些細なことに後悔することのない人生を送る勇気をくれる 映画『ビフォアサンライズ』感想/ネタバレ

あらすじ

列車の中で出会ったアメリカ人青年ジェシーとフランス人女性セリーヌ。意気投合した彼らはウィーンで途中下車し、14時間だけという約束で一緒に過ごすことにするが……。リチャード・リンクレイター監督が贈る、極上のラブ・ストーリー。ウィーンの街を歩きながら2人が交わす、時に他愛なく、時に哲学的な会話の数々が光る。2004年には、本作より9年後の彼らの姿を描いた続編「ビフォア・サンセット」、13年にはさらに9年後を描いた「ビフォア・ミッドナイト」も製作。続編にあわせて本作のDVDタイトルは「ビフォア・サンライズ 恋人までの距離(ディスタンス)」になっている。

スタッフ

監督
リチャード・リンクレイター
製作
アン・ウォーカー=マクベイ
製作総指揮
ジョン・スロス
脚本
リチャード・リンクレイター
キム・クリザン
撮影
リー・ダニエル
編集
サンドラ・エイデアー
音楽
フレッド・フリス

キャスト

作品データ

原題 Before Sunrise
製作年 1995年
製作国 アメリカ
配給 東宝東和
上映時間 101分

以上映画.comより引用。

リチャードリンクレイター監督作『6才のボクが大人になるまで』がとてつもなく好きにも関わらず、こちらのビフォア3部作は1作も見ていないという体たらくだったため見なければ!ということで今回Amazonプライムで見てみました。
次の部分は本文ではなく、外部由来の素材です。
Source: an optimization exercise on an open RTL-to-GDS flow (aim: small area). Production flows keep margins and buffers that such runs may drop.
Where RTL was checked, it was by simulation tests only, not by an equivalence proof against the original.
No functional check of the RTL was part of run 3.
Power figures rest on the tool's default switching activity, not on a simulated workload.

### flow/flow/run.sh
#!/bin/bash
set -euo pipefail
export BUFFER_PORTS_ARGS="-buffer_cell sky130_fd_sc_hd__buf_1"
bash standard.sh > standard.log 2>&1
### flow/standard.sh
#!/bin/bash
# synth_recipe.tcl (not shown) runs the flow's synth.tcl, then flattens the netlist and writes it again
# the make line also repeats each setting of config.mk as NAME=value (left out here)
make -C /OpenROAD-flow-scripts/flow DESIGN_CONFIG=/design/flow/config.mk WORK_HOME=/design/flow/orfs CLKGATE_MAP_FILE= SYNTH_SCRIPT=/design/flow/synth_recipe.tcl "${@:-finish}"
### flow/config.mk
export PLATFORM = sky130hd
export DESIGN_NAME = gshare_predictor
export DESIGN_NICKNAME = gshare_predictor
export VERILOG_FILES = /design/flow/design.v
export SDC_FILE = /design/flow/constraint.sdc
export NUM_CORES = 4
export LEC_CHECK = 0
export CAP_MARGIN = 20
export CORE_MARGIN = 2
export CORE_UTILIZATION = 55
export CTS_CLUSTER_DIAMETER = 100
export CTS_CLUSTER_SIZE = 28
export SETUP_SLACK_MARGIN = 0.0
export SLEW_MARGIN = 20
export SYNTH_HIERARCHICAL = 1
### flow/constraint.sdc
create_clock -name core_clock -period 7.0 [get_ports {clk}]
set_input_delay 1.4000 -clock core_clock [delete_from_list [all_inputs] [get_ports {clk}]]
set_output_delay 1.4000 -clock core_clock [all_outputs]
set_load 0.01 [all_outputs]
### flow/design.v
module gshare_predictor_sel3n (
    input  logic [2:0] d,
    input  logic [2:0] oh,
    output logic       y_n
);
    assign y_n = ~|(d & oh);
endmodule
module gshare_predictor_sel1n (
    input  logic d,
    input  logic oh,
    output logic y_n
);
    assign y_n = ~(d & oh);
endmodule
module gshare_predictor_nand3 (
    input  logic [2:0] a,
    output logic       y
);
    assign y = ~&a;
endmodule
まだ第1作目しか見ていませんがこれはとても面白く、なおかつロマンティックな作品だと感じました。とても好きでした。

基本的には電車で出会った男女がただしゃべっている。そんな話でしかありません。

しかし、それだけの風景を全く飽きずに見ることができる。

簡単そうに見えて実はとても難しいことに軽やかに挑戦している作品に思えました。

今作では冒頭からただ会話しているだけではなく、会話の背景にさりげなく移り行く風景を置き続けています。
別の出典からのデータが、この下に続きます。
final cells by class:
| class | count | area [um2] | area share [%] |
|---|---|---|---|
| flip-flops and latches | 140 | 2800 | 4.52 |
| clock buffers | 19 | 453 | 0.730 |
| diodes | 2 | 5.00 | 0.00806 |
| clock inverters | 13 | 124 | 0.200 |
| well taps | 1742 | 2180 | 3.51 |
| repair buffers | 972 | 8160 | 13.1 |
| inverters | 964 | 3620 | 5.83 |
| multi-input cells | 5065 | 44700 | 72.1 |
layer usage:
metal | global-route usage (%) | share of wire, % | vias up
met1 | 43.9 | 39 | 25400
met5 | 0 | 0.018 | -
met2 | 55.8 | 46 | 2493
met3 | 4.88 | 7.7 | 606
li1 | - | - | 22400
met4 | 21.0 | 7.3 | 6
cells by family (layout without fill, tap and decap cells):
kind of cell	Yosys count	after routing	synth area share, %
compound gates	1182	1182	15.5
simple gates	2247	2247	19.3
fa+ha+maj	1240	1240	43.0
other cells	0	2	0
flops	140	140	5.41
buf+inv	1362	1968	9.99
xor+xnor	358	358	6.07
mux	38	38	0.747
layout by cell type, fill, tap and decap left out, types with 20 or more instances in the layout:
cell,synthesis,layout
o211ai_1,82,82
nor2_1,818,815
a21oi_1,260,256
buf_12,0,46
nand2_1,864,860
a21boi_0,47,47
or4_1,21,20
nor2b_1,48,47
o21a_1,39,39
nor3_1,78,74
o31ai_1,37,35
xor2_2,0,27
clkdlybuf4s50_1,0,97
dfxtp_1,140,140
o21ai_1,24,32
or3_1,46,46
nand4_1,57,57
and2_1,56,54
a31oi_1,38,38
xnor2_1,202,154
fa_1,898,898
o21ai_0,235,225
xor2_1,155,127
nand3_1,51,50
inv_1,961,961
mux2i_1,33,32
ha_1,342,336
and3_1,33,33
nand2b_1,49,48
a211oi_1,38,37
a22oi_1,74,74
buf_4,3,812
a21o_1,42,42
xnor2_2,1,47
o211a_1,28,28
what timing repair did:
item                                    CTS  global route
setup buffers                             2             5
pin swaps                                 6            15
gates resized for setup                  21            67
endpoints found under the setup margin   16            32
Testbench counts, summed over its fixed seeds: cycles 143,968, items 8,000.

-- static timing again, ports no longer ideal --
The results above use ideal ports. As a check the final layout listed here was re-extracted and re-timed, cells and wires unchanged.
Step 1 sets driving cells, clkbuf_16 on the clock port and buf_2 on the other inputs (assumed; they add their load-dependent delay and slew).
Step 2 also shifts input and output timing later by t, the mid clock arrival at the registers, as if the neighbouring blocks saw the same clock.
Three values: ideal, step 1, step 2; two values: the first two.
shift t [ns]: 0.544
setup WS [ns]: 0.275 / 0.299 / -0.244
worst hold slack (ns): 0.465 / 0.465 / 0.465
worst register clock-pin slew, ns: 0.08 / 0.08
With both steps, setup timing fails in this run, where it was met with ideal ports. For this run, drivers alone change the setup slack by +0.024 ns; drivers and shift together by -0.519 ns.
From an optimization exercise on the open Yosys and OpenROAD flow, aimed at small area and a short achievable clock period; shortcuts taken in it are not production practice. At most, simulation tests tie the RTL to the original design; equivalence was not proved. The RTL of run 3 was laid out without a check of its function. No activity file was given, so power comes from the tool's default toggle rates.

$ cat flow/constraint.sdc
create_clock -name core_clock -period 12.0 [get_ports {clk}]
set_input_delay 2.4000 -clock core_clock [delete_from_list [all_inputs] [get_ports {clk}]]
set_output_delay 2.4000 -clock core_clock [all_outputs]
set_load 0.01 [all_outputs]
$ cat flow/flow/run.sh
#!/bin/bash
# Standard ORFS layout (the standard.sh, unchanged synthesis), with a tighter setup
# target for timing repair and plain buffers on the ports. Full make output goes to
# flow_make.log in the work folder; ORFS's per-step logs stay under orfs/logs.
set -euo pipefail
bash standard.sh \
  SETUP_SLACK_MARGIN=${MARGIN:-8.5} \
  TNS_END_PERCENT=100 \
  "BUFFER_PORTS_ARGS=-buffer_cell sky130_fd_sc_hd__buf_1" \
  finish > flow_make.log 2>&1
$ cat flow/config.mk
export PLATFORM = sky130hd
export DESIGN_NAME = fp_result_drain_top
export DESIGN_NICKNAME = fp_result_drain_top
export VERILOG_FILES = /design/flow/design.v
export SDC_FILE = /design/flow/constraint.sdc
export NUM_CORES = 4
export LEC_CHECK = 0
export CAP_MARGIN = 20
export CORE_MARGIN = 2
export CORE_UTILIZATION = 60
export SLEW_MARGIN = 20
$ cat flow/standard.sh
#!/bin/bash
# synth_recipe.tcl (not shown) runs the flow's synth.tcl, then flattens the netlist and writes it again
# the make line also repeats each setting of config.mk as NAME=value (left out here)
make -C /OpenROAD-flow-scripts/flow DESIGN_CONFIG=/design/flow/config.mk WORK_HOME=/design/flow/orfs CLKGATE_MAP_FILE= SYNTH_SCRIPT=/design/flow/synth_recipe.tcl "${@:-finish}"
電車の車窓や、バスの車窓、時には歩きながらの会話だったり、観覧車の中だったり。

とにかく座って話しているだけというシーンにならないようにひたすらに風景を動かしていきます。

そうすることによって観客が飽きることのないように構成している。

これは絶対に意識的にやっていることで観ているうちに二人だけの空間に引き込まれていきます。

そして何よりも素晴らしいのは主演のイーサンホークとジュリーデルピー!

これだけの会話量の中で全く間延びすることなくそれぞれがそれぞれのその時の感情の中で的確に演じています。

きっと作中には脚本にはなかったアドリブのシーンも多数含まれているでしょう。

でも、脚本とアドリブのギャップがなくその人物が発している言葉としか思えないリアルさが充満していました。

『6才のボク~』におけるイーサンホークの貢献度には並々ならぬものがあり、深く感心させられましたが、すでにこの時点でとてつもないポテンシャルとシンクレイター監督との親密さを築けていることに驚かずにはいられません。

街で知り合う人々のキャスティングも見事でみんなとても愉快で二人の時間に彩を与えてくれていました。

一種のロードムービーとしても楽しめる作品だったと思います。

難癖つける部分があるとすれば続編があるということくらいでしょうか。

そう思わずにはいられないほど完璧で素敵な終わらせ方だったと思っています。

でもきっと、リンクレイター監督作品であるならば残り2作も酸いも甘いも散りばめた傑作に仕上げてくれていると信じています。

今から2作品を見られるのがとても嬉しく楽しみでもあります。

未見の方は第1作目だけでもぜひ見てみてください!

きっと、些細なことに後悔することのない人生を送る勇気をくれる作品になってくれると思います。